■ AIM OF THE TASK:
For the listing that follows, report how many lines contain the word "grep", giving the number and no other text.

■ DATASET CONTENT:
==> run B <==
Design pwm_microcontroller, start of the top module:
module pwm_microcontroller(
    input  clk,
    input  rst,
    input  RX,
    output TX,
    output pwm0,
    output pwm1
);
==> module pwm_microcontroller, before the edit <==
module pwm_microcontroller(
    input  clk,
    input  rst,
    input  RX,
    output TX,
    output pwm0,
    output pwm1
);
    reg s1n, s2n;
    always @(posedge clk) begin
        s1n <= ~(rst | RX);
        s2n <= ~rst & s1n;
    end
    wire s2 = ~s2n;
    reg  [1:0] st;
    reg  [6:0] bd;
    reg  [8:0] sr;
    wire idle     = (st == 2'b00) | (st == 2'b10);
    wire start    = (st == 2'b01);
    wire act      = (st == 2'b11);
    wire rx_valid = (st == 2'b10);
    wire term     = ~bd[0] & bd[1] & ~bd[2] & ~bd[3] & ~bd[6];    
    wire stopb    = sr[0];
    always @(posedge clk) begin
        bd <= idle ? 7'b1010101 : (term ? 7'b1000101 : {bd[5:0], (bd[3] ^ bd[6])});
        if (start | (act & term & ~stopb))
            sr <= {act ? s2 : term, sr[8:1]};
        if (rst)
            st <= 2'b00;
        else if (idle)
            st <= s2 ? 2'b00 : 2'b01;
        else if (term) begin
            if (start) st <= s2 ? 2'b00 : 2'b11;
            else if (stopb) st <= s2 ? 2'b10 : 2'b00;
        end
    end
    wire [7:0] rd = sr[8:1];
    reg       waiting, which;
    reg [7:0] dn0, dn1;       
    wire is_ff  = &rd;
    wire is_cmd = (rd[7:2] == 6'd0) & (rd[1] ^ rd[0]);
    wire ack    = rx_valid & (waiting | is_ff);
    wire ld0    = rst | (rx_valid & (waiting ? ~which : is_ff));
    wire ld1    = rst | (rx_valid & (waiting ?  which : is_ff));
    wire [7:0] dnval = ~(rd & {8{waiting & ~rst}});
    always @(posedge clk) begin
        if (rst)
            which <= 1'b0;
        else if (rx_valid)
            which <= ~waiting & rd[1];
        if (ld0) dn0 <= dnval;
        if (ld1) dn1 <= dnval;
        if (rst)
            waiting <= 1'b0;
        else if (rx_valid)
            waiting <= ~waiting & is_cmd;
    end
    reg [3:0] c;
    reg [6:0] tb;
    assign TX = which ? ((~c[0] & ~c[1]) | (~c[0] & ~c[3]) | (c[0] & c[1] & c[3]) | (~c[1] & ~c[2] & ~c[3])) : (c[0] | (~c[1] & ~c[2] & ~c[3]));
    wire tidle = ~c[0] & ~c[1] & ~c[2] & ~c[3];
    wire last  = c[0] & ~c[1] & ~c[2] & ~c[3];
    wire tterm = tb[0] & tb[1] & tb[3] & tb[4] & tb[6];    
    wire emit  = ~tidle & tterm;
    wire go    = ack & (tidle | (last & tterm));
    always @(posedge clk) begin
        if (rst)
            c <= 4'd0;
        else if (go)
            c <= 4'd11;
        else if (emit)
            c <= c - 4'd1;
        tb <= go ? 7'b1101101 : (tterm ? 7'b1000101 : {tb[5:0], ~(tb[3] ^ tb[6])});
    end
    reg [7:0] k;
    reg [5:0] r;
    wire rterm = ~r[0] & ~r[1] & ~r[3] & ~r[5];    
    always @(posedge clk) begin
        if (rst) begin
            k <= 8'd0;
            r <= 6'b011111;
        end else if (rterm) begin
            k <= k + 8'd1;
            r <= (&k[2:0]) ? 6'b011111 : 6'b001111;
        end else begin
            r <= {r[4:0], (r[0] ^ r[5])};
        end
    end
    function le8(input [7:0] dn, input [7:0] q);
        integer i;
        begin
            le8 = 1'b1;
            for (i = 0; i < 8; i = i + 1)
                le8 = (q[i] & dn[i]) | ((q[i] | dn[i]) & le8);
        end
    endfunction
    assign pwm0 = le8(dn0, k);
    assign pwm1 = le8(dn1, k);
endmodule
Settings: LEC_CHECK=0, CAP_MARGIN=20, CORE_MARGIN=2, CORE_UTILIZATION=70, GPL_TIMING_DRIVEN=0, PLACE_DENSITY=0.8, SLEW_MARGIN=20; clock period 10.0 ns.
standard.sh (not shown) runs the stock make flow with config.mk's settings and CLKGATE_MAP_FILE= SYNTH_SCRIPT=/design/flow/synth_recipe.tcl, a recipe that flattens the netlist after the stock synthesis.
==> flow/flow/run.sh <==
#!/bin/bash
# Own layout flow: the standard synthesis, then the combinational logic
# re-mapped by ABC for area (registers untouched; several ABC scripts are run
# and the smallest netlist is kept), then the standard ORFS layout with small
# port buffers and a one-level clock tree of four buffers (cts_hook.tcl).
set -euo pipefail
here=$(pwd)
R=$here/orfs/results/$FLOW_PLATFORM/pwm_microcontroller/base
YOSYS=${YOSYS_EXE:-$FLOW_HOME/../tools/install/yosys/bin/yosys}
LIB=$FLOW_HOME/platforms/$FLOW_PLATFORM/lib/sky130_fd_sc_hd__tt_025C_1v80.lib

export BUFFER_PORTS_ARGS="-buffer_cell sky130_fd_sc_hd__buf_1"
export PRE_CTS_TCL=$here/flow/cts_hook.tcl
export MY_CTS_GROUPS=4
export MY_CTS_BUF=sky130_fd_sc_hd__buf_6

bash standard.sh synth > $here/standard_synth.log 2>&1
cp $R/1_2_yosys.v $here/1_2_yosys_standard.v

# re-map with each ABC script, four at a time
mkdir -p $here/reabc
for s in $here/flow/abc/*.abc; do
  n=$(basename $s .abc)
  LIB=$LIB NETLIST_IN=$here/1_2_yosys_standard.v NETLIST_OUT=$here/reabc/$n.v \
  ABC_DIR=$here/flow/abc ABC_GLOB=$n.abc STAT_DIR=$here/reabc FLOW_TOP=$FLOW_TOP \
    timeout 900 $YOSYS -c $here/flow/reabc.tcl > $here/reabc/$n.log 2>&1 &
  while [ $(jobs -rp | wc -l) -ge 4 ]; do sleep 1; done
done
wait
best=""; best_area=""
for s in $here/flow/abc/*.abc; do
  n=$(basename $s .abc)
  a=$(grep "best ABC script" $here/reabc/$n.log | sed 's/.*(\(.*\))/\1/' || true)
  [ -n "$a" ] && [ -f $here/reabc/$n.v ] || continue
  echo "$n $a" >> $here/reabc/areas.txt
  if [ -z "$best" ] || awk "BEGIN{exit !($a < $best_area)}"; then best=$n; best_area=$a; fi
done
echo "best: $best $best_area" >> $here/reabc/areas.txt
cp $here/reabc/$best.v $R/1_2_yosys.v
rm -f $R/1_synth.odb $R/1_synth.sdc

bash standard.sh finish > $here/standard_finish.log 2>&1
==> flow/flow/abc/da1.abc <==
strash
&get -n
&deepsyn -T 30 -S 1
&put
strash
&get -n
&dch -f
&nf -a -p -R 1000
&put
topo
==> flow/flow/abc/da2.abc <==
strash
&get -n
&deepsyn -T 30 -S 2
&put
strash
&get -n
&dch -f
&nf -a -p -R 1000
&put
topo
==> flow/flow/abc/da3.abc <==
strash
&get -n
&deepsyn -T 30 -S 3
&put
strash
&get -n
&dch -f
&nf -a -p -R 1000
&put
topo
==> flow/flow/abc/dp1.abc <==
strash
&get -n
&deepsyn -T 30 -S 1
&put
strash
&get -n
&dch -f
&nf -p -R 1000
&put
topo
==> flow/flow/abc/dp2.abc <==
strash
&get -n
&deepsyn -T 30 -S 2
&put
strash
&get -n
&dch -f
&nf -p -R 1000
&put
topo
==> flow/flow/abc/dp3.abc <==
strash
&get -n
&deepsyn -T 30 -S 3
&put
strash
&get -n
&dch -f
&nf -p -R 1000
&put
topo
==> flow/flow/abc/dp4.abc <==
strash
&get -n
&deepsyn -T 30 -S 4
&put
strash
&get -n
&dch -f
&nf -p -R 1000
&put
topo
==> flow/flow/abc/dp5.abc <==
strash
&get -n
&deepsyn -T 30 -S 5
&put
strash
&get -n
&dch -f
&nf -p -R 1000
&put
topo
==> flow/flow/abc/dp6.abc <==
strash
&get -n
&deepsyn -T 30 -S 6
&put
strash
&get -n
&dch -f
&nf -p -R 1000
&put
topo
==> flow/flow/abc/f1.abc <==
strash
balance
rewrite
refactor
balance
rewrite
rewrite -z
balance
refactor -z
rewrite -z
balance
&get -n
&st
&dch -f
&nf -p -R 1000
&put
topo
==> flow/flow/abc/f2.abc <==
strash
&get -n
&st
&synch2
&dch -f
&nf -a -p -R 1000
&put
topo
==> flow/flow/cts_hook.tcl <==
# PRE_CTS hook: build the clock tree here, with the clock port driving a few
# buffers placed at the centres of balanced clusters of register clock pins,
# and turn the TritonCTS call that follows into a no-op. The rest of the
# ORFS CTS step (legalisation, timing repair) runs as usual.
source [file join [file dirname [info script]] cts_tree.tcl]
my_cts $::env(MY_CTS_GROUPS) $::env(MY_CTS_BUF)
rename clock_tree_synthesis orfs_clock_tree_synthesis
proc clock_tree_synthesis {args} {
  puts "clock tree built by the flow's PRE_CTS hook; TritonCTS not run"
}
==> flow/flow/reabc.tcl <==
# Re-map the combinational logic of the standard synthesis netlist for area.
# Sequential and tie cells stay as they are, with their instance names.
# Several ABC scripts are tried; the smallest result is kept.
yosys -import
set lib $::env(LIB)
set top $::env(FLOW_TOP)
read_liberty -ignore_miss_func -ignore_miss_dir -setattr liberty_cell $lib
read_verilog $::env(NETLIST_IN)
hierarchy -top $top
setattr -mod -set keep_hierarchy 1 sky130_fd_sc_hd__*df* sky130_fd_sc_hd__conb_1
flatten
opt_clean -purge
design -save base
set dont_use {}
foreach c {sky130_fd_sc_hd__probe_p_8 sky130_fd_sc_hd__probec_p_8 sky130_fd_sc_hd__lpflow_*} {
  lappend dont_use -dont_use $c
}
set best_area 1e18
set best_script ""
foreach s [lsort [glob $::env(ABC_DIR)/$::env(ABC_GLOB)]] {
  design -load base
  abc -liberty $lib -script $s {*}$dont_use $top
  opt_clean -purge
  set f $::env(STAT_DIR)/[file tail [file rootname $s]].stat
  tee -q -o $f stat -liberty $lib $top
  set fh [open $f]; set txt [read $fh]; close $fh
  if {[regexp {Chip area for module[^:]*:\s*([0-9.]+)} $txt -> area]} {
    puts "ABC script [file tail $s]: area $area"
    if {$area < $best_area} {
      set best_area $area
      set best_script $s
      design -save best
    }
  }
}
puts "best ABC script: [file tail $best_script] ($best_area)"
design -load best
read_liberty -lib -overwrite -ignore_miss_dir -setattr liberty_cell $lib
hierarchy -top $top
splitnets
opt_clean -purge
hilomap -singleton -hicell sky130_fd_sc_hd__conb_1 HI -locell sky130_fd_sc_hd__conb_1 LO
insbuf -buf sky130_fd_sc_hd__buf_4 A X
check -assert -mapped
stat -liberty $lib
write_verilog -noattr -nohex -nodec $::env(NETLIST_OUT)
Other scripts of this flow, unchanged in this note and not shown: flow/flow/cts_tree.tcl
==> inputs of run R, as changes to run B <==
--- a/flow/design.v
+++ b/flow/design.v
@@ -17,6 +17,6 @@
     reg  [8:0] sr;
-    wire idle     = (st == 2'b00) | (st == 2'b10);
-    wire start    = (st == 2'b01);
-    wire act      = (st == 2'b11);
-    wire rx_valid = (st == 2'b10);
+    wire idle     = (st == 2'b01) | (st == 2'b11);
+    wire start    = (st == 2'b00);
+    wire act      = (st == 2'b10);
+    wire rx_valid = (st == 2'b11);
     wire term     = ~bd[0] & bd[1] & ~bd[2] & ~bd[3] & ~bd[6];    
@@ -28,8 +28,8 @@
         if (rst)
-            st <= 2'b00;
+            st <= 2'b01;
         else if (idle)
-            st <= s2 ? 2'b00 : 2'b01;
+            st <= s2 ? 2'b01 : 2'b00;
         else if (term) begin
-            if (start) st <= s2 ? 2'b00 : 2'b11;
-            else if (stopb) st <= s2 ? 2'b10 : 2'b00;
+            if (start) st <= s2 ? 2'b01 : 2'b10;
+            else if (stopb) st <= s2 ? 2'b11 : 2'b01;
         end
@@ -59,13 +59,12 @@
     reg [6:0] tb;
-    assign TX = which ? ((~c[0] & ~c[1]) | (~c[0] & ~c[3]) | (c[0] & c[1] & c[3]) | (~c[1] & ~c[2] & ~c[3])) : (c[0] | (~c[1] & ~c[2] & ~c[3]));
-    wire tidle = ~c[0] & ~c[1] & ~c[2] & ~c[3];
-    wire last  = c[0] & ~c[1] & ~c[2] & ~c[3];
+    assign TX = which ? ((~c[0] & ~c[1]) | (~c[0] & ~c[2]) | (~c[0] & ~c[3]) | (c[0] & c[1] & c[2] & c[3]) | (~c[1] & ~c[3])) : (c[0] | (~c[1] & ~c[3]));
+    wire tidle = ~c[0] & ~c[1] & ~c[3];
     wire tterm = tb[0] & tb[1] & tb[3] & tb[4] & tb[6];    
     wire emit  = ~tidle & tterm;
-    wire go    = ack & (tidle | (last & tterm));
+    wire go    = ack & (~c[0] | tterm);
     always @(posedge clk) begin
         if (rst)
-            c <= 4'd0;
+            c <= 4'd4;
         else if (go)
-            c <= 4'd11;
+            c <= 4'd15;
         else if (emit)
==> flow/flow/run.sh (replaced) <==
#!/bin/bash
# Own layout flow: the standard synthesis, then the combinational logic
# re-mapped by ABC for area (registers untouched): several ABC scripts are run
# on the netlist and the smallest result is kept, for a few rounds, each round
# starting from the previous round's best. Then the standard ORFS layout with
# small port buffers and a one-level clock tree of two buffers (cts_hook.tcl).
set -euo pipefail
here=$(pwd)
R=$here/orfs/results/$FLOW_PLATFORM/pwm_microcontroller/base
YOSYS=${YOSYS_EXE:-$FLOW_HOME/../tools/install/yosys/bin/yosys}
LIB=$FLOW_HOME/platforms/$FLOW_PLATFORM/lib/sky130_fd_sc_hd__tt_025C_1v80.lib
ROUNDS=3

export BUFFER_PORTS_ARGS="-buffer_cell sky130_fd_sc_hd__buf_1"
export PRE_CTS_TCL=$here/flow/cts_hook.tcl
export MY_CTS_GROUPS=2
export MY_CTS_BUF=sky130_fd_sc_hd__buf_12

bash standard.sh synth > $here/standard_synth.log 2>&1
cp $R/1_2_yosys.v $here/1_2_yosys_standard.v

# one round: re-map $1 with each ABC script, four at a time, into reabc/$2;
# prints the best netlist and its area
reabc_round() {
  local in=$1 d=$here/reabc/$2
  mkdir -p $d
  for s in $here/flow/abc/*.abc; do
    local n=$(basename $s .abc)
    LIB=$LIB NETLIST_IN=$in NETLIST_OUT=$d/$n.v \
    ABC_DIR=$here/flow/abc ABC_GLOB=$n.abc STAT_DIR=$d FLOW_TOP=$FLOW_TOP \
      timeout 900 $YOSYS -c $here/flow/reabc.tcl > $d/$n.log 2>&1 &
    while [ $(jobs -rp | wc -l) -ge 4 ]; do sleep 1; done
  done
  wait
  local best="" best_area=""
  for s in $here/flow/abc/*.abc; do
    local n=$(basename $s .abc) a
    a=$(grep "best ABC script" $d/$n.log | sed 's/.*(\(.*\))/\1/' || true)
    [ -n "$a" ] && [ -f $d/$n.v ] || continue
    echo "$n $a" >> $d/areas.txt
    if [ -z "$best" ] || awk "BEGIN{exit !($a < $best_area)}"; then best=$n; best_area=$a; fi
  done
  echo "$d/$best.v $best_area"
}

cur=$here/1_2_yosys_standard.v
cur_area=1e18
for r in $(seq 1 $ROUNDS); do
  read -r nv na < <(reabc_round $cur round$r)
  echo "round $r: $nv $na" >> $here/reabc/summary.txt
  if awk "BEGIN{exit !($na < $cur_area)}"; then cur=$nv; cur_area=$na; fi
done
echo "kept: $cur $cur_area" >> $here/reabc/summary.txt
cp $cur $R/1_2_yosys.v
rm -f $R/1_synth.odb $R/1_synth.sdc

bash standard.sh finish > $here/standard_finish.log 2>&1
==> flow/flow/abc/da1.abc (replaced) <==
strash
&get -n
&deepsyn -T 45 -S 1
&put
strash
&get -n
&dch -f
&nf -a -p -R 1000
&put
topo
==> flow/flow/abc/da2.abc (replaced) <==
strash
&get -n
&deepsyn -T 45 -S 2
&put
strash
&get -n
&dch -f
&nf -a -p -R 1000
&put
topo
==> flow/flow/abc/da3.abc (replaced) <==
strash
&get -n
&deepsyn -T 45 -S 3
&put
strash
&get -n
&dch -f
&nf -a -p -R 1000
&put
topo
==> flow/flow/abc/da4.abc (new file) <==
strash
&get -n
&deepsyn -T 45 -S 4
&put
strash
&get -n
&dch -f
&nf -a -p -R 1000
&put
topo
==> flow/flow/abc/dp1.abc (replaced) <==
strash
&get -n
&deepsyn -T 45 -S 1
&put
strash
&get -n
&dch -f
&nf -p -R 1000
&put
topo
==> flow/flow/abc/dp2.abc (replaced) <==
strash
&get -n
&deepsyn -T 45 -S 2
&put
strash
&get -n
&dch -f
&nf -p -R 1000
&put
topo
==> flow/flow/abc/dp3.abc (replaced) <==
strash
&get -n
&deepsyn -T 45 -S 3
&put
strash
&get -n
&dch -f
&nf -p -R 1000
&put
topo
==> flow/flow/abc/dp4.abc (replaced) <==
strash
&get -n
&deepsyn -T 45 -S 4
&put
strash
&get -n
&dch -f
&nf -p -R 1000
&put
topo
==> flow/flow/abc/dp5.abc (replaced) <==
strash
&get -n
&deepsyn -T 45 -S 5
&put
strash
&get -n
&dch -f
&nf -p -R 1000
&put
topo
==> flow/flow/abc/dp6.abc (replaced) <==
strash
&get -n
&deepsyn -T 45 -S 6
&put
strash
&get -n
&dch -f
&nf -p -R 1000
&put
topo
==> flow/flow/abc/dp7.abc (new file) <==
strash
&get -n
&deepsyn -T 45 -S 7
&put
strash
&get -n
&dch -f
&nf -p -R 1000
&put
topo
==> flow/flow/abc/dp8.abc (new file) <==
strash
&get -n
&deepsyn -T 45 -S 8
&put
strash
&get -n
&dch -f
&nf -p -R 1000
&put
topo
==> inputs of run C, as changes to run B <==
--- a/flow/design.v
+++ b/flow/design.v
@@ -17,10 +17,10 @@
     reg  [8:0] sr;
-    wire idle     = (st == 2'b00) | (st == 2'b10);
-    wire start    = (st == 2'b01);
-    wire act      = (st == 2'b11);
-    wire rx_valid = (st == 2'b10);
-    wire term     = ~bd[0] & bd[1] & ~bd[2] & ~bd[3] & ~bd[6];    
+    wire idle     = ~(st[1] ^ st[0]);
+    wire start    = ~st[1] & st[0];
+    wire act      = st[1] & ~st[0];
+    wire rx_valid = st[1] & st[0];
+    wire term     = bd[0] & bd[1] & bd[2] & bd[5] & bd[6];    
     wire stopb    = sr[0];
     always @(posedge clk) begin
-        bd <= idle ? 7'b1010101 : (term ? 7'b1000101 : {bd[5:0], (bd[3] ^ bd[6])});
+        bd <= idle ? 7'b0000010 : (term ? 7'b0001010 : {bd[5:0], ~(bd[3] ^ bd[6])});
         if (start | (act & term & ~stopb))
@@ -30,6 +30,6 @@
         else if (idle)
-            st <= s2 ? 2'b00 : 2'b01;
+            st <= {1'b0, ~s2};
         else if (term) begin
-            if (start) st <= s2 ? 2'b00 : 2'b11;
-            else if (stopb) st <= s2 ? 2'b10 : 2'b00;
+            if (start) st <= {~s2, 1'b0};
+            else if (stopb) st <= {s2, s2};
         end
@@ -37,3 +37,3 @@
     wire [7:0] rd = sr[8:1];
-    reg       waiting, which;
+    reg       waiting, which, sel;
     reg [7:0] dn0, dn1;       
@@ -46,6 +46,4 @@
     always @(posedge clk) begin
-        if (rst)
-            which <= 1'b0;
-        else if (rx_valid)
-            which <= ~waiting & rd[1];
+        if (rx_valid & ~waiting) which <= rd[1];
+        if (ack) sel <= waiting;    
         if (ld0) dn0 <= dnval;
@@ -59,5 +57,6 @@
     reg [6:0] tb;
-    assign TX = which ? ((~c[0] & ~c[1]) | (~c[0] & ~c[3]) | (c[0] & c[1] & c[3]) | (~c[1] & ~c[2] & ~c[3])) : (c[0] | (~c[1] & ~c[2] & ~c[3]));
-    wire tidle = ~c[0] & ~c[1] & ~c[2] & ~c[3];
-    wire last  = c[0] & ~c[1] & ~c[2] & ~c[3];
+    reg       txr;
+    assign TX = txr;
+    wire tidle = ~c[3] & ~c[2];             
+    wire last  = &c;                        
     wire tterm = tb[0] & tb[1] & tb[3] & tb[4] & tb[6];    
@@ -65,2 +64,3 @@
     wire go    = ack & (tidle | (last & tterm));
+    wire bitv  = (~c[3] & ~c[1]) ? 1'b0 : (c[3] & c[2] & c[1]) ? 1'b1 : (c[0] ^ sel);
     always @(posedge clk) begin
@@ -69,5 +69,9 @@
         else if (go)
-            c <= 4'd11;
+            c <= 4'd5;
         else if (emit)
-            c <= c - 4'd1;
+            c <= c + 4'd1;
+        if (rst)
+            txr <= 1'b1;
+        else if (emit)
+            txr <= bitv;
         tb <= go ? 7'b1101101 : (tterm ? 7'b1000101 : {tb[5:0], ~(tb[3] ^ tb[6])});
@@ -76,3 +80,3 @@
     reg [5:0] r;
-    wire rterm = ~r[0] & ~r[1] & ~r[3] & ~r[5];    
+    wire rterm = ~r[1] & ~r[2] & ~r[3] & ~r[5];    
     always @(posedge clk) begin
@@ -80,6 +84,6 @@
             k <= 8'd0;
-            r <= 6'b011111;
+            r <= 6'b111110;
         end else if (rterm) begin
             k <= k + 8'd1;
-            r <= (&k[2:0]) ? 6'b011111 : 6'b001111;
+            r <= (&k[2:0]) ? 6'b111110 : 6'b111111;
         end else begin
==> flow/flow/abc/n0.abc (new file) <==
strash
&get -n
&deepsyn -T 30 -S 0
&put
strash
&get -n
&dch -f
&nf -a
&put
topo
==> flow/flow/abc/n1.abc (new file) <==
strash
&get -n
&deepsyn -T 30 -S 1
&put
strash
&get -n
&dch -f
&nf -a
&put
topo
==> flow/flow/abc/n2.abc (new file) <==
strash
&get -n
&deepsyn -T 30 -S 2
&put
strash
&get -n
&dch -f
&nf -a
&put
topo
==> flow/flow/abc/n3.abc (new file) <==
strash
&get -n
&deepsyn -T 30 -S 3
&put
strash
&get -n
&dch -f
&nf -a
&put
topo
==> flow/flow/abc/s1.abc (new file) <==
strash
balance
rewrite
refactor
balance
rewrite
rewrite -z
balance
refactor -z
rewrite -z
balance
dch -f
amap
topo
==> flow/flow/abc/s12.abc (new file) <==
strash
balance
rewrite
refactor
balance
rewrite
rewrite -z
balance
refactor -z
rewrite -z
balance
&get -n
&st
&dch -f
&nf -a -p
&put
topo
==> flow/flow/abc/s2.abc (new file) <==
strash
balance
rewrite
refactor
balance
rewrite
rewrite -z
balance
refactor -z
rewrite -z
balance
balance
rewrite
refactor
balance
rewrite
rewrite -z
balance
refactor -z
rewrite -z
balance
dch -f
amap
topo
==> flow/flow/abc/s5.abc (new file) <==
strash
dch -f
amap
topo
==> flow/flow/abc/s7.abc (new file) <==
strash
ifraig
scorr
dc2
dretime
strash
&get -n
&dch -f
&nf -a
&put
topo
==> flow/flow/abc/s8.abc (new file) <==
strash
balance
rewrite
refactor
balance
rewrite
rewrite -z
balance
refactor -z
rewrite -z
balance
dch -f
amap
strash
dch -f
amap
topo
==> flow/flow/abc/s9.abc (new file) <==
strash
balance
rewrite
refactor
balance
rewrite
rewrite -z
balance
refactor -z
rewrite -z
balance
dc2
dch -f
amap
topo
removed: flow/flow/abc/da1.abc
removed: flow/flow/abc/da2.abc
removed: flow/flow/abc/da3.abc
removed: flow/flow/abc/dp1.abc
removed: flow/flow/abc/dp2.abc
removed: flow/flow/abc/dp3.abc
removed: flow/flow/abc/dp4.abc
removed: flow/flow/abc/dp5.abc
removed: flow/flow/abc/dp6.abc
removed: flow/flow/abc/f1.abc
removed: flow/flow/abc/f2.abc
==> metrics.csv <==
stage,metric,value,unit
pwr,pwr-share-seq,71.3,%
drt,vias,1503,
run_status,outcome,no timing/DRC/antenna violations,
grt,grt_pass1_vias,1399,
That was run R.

==

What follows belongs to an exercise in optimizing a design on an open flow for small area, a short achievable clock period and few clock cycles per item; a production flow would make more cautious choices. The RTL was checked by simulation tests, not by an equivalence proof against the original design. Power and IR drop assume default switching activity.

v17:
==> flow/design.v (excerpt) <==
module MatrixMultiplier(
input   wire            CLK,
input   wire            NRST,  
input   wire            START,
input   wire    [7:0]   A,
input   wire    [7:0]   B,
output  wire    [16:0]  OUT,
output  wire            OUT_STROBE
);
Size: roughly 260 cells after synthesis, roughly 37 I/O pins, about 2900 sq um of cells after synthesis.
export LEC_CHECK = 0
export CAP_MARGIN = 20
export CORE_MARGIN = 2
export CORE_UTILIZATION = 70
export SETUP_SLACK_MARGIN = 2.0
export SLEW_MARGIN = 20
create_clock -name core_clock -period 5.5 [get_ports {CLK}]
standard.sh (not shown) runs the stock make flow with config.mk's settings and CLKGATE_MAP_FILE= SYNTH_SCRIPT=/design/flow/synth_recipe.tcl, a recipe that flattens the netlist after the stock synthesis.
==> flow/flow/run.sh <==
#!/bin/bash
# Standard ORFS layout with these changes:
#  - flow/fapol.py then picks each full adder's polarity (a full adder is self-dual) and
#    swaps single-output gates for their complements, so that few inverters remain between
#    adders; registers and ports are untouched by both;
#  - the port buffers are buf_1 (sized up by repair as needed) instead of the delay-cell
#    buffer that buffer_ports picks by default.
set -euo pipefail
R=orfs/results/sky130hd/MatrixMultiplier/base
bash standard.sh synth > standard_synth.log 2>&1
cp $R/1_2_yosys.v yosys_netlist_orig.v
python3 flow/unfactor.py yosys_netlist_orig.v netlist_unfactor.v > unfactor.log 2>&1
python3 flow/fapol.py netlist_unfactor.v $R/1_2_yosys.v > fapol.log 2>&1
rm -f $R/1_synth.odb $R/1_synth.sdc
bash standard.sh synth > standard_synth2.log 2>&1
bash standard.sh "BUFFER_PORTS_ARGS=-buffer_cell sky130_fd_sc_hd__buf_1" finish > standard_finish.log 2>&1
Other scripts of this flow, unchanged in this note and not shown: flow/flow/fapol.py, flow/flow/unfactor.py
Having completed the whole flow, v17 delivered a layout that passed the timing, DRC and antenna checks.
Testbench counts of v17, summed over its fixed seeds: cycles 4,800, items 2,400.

■ SOLUTION TO THIS PROBLEM:
2